Advertising Storyboard

The term brief is used to mean that a client for an advertising project (such as a brand management team) is
informing, or briefing, an advertising agency of the client’s expectations for a proposed advertising campaign. A
creative brief is an informal pact between client and agency that represents agreement on what an advertising
campaign is intended to accomplish. Although creative briefs vary in terms of their degree of specificity, most briefs
would minimally include following sections:

I. Background
The initial question that must be addressed is: What is the background to this job? The answer requires a brief
explanation regarding why the advertising agency is being asked to perform a certain advertising job. What is it that
the client wishes to achieve with the campaign? For example, the purpose may be to launch a new brand, gain back
lost sales from a competitor, or introduce a new version of an established product. Part of the background
explanation would include analyses of the competitive environment and cultural dynamics related to the product
category that could influence the brand’s success potential.

II. Target Audience


Whom do we need to reach with the ad campaign? This is a precise description of the exemplary target market. With
knowledge of the behavior-graphic, psychographic, demographic, or geodemographic characteristics of the intended
customer, creatives have a specific target at which to direct their efforts. This is as essential in advertising as it is in
certain athletic events. For example, the late golf sage Harvey Penick offered the following advice to pupils trying to
improve their golf games: “Once you address the golf ball, hitting it has got to be the most important thing in your
life at that moment.

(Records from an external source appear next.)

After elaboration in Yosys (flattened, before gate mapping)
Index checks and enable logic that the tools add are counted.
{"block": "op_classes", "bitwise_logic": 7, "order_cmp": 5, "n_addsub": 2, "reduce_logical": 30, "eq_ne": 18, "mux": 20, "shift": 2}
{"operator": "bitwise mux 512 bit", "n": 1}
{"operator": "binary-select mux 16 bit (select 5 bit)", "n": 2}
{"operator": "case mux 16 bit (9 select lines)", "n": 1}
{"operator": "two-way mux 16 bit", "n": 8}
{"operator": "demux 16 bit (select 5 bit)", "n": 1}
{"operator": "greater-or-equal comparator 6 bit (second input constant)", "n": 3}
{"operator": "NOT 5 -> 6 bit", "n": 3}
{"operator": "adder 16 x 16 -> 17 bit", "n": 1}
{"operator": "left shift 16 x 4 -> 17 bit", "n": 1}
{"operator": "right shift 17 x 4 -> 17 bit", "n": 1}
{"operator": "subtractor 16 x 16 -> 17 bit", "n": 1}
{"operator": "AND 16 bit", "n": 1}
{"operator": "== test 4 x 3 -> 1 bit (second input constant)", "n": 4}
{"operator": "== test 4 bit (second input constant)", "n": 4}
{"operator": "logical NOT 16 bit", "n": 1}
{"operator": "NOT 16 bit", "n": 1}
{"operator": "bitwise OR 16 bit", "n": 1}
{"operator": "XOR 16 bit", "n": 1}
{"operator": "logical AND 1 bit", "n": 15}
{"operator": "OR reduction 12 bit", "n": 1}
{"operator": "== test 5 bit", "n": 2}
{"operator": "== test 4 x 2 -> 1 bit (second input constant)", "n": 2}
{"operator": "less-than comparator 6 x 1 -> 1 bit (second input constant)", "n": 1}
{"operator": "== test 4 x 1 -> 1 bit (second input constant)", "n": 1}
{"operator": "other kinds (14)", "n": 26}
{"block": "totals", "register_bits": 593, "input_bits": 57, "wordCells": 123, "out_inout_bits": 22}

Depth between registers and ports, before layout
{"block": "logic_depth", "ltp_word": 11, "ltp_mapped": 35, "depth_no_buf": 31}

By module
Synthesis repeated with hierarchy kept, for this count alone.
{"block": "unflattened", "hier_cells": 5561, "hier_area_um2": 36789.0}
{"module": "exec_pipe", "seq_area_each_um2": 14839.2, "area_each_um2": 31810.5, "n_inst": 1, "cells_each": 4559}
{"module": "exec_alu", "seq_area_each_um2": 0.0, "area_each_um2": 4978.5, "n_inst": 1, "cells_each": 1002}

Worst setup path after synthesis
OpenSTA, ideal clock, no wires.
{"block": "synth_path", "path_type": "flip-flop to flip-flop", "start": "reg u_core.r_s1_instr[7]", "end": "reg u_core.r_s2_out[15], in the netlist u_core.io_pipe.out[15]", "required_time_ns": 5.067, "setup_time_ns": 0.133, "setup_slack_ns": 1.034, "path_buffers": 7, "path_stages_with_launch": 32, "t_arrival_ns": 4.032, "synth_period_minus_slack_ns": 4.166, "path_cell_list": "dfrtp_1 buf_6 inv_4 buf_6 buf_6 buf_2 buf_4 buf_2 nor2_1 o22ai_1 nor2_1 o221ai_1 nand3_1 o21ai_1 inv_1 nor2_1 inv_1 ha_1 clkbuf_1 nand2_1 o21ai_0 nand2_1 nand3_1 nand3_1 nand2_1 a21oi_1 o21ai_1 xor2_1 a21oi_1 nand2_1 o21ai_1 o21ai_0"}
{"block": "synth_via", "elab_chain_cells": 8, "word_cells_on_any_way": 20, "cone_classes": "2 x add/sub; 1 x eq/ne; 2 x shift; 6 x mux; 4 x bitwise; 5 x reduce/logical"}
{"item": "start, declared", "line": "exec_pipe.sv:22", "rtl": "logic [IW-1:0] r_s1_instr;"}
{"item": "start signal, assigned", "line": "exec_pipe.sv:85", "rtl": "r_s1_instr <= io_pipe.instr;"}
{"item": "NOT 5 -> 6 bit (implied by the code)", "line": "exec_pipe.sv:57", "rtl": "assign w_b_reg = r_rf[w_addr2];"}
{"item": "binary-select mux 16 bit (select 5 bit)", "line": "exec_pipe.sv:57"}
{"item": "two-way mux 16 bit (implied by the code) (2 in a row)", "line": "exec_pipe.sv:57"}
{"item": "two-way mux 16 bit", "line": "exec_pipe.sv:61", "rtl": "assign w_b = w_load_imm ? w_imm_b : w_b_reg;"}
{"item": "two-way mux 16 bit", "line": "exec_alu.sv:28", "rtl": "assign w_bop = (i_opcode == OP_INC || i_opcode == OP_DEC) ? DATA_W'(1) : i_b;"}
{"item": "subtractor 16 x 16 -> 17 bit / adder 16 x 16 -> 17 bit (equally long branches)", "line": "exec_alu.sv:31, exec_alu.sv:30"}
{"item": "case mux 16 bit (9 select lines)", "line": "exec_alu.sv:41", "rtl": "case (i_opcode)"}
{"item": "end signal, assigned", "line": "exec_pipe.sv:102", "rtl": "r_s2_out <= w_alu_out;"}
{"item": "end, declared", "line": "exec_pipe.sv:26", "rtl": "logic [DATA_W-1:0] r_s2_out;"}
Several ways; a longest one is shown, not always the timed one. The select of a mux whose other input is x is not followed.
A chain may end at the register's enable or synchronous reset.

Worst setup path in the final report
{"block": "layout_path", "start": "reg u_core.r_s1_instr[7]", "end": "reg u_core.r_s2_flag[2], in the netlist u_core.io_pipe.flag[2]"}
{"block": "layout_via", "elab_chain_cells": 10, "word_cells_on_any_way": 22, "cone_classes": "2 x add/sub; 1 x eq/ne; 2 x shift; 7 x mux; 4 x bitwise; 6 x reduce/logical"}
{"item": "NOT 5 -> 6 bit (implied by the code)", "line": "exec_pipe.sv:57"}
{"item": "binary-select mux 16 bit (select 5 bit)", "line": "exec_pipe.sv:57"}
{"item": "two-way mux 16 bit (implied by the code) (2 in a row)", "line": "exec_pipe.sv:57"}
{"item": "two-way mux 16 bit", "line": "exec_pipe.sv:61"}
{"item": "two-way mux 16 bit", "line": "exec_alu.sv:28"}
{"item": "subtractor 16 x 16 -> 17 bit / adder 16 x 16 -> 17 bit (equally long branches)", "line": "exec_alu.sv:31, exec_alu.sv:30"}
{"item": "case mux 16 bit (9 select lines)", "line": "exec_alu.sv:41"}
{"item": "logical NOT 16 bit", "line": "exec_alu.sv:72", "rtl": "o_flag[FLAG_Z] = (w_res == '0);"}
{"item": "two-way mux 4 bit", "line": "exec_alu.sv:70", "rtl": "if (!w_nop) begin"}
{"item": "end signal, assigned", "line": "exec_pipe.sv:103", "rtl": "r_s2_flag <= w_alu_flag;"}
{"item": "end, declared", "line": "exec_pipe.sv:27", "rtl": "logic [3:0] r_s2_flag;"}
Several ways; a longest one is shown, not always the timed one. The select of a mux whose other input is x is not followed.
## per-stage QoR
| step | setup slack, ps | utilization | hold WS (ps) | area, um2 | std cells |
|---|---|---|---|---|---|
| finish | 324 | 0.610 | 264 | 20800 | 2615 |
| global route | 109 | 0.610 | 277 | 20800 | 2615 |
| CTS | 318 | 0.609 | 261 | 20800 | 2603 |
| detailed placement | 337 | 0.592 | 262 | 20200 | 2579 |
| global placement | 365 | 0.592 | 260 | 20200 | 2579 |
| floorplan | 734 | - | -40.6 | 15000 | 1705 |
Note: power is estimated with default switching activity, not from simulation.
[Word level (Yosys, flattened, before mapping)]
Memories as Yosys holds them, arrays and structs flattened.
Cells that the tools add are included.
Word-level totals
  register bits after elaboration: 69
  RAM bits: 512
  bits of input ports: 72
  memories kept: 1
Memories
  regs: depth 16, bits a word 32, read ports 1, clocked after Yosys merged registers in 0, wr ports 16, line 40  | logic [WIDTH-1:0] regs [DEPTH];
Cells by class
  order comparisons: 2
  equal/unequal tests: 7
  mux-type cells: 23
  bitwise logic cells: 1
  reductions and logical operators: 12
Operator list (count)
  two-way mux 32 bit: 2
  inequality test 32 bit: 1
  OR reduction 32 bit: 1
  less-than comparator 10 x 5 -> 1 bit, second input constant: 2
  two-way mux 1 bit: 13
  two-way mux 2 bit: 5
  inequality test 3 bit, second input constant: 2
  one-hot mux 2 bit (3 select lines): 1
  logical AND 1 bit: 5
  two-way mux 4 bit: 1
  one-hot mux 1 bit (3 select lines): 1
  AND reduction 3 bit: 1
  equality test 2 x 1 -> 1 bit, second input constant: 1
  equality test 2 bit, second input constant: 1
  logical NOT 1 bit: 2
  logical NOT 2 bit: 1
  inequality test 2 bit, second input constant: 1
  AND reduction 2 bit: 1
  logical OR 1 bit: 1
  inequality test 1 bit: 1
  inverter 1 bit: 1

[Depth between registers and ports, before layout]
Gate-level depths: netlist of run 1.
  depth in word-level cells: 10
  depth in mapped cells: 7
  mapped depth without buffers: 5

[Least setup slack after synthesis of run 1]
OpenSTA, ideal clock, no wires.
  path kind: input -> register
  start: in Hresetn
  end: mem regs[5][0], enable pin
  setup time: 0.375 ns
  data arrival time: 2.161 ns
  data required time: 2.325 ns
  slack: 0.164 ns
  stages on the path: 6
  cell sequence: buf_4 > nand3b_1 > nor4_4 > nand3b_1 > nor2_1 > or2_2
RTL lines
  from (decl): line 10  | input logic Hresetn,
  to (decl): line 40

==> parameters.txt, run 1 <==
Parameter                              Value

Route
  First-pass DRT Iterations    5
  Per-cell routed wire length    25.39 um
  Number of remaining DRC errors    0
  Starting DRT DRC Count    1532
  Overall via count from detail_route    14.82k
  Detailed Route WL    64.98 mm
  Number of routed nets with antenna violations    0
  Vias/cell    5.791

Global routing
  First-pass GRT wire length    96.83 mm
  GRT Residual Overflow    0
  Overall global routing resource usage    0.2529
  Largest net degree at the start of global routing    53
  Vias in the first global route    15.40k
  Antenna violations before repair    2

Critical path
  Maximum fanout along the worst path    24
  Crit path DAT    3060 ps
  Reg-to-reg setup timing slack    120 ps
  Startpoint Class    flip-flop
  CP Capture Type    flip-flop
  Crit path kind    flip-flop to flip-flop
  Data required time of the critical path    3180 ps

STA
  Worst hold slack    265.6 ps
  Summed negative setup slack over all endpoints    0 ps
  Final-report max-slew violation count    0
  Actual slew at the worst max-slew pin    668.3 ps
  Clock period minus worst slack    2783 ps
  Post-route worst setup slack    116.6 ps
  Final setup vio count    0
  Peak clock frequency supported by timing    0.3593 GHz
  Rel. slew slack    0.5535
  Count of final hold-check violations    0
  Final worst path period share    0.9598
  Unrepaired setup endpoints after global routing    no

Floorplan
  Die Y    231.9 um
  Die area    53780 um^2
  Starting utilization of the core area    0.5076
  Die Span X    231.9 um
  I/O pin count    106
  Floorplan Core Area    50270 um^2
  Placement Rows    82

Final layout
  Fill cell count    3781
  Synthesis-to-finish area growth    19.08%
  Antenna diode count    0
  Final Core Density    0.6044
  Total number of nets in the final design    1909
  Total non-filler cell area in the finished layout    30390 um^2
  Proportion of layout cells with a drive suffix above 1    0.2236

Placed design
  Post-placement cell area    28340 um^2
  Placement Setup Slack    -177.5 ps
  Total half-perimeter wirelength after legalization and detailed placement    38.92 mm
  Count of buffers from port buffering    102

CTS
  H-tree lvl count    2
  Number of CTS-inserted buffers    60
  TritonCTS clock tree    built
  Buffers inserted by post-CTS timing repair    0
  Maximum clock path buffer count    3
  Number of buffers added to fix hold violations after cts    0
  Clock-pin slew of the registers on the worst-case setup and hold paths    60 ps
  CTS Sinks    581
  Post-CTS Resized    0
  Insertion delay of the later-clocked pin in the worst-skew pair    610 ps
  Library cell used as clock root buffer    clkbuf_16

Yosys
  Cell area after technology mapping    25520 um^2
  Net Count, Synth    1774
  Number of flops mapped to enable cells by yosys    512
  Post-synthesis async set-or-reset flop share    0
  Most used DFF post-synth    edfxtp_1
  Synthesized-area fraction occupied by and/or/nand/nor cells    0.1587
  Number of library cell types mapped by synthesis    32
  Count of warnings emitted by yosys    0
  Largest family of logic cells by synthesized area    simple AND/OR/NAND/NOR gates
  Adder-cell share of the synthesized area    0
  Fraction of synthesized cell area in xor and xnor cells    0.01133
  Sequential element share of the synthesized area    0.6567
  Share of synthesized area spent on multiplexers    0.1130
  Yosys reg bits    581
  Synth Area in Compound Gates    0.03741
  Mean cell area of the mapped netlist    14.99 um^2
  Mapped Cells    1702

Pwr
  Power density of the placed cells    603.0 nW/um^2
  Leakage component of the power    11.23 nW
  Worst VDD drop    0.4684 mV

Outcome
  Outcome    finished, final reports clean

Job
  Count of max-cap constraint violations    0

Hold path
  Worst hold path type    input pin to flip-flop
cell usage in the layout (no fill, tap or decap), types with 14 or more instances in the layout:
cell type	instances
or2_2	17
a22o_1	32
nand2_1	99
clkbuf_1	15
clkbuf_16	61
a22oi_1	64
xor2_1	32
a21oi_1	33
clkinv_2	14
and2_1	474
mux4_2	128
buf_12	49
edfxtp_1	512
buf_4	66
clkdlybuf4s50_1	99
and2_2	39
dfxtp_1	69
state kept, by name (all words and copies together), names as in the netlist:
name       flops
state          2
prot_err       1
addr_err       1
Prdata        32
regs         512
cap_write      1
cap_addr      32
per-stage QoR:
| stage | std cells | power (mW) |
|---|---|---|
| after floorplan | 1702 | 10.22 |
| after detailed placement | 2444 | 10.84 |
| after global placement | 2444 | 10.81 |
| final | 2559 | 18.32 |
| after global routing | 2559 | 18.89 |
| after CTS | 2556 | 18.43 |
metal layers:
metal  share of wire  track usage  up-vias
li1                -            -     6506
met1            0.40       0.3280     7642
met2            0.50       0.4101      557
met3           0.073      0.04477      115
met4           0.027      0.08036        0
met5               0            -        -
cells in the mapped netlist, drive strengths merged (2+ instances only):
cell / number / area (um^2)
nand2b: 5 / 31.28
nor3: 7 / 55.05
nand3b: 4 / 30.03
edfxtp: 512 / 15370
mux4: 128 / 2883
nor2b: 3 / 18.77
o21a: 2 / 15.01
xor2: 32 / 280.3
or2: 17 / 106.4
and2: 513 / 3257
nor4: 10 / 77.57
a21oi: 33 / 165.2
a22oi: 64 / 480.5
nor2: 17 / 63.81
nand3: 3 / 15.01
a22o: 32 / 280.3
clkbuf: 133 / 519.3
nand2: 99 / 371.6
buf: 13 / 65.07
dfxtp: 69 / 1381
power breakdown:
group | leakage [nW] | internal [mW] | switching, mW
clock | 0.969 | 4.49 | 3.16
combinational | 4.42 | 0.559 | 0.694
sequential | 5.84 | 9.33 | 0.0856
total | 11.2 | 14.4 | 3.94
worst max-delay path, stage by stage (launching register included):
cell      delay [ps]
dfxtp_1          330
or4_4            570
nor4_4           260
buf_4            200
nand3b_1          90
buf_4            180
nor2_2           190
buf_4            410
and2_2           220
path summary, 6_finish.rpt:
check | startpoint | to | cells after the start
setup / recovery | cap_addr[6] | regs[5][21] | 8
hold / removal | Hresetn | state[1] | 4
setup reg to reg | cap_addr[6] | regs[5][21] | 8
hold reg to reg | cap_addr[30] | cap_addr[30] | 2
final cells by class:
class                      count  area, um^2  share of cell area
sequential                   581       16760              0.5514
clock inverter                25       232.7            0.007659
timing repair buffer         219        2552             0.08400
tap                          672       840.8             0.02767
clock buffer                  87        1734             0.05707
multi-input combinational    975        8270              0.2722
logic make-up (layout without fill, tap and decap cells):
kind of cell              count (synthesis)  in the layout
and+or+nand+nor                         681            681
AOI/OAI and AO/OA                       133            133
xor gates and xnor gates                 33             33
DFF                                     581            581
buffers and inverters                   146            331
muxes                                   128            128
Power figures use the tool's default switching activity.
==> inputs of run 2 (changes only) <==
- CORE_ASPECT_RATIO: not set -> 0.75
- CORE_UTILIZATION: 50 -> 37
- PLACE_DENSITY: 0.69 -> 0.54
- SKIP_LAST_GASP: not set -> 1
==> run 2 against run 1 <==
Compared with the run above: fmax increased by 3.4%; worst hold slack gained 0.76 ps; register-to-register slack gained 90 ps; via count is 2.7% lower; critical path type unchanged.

Shut out all thoughts other than picking out a target and taking dead aim at it.” His point to
golfers about taking “dead aim” is also applicable to advertising creatives: You can’t hit a target unless you know
where to aim!

III. Thoughts and Feelings


What do members of the target audience currently think and feel about our brand? Here is where research and
account planning are needed as the foundation for the advertising job. The advice here is to perform research prior to
developing creative advertisements, ad creatives are then prepared to design research-based advertising that speaks
to the target audience in terms of their known thoughts and feelings about the brand rather than relying on mere
suppositions.

IV. Objectives and Measures


What do we want the target audience to think or feel about the brand, and what measurable effects is the advertising
designed to accomplish? This guideline simply reminds everyone what the client wants the advertising to
accomplish. It calls for a short statement about the crucial feelings or thoughts that the advertisement should evoke
in its intended audience. For example, the ad might be designed to move the audience emotionally, to make them
feel deserving of a better lifestyle, or to get them to feel anxious about a currently unsafe course of behavior. Is there
a current perception that needs to be changed? For example, if a large number of consumers in the target market
consider the brand overpriced, how can we change that perception and convince them that the brand actually is a
good value due to its superior quality? Knowing this, creatives can then design appropriate advertisements to
achieve that objective. Given multiple objectives, it is desirable to prioritize them from most to least important and
to focus on the most important objective.

V. Behavioral Outcome
What do we want the target audience to do? Beyond thoughts and feelings, this guideline focuses on the specific
action that the advertising campaign is designed to
motivate in the target audience. The advertising might be intended to get prospects to request further information, to
go online, to contact a salesperson, or to go to a retail outlet within the next week to take advantage of a limited-time
sales opportunity.

VI. Positioning
What is the brand positioning? The brand management team must clearly articulate the brand’s meaning, or what it
is to stand for in the audience’s collective mind. In this context, the creative brief might suggest to the advertising
agency a slogan the client wants to use for the brand or request ideas from the agency for alternative slogans that
might be used. The IMC Focus presents a number of well-known ad slogans and also provides information about
consumers’ ability to identify brand slogans correctly.

VII. Message and Medium


What general message is to be created, and what medium is most appropriate for reaching the target audience? This
guideline identifies the most differentiating and motivating message about the brand that can be delivered to the
target audience. It should focus on brand benefits rather than product features. Because credibility and believability
are key to getting the audience to accept the message proposition, this section of the creative brief supports the
proposition with evidence about product features that back up the claimed benefits. With respect to the appropriate
medium, it is the client’s job in concert with the ad agency to identify what medium (or media) is (are) best for
reaching the target audience - perhaps a series of TV commercials along with sup- porting magazine ads.

VIII. Strategy
What is the strategy? The response to this question articulates a specific advertising strategy to accomplish the job.
This strategy statement gives an understanding of how their creative work must fit into an overall marcom strategy
that includes elements other than advertising. For example, the strategy statement may indicate that in addition to
advertising, a new brand will be launched with a series of major events, an aggressive buzz-building campaign, and
online promotions to encourage consumer trial.

IX. Nitty-Gritty Details


When and how much? This section of a creative brief identifies the deadline for when the advertising job is to be
presented to the client for approval and specifies the budget for production of creative deliverables such as finished
TV commercials. A truly valuable creative brief requires that the document be developed with a full understanding
of the client’s advertising needs. It also necessitates the acquisition of market research data that inform the agency
about the competitive environment and about consumers’ current perceptions of the to-be-advertised brand and its
competition.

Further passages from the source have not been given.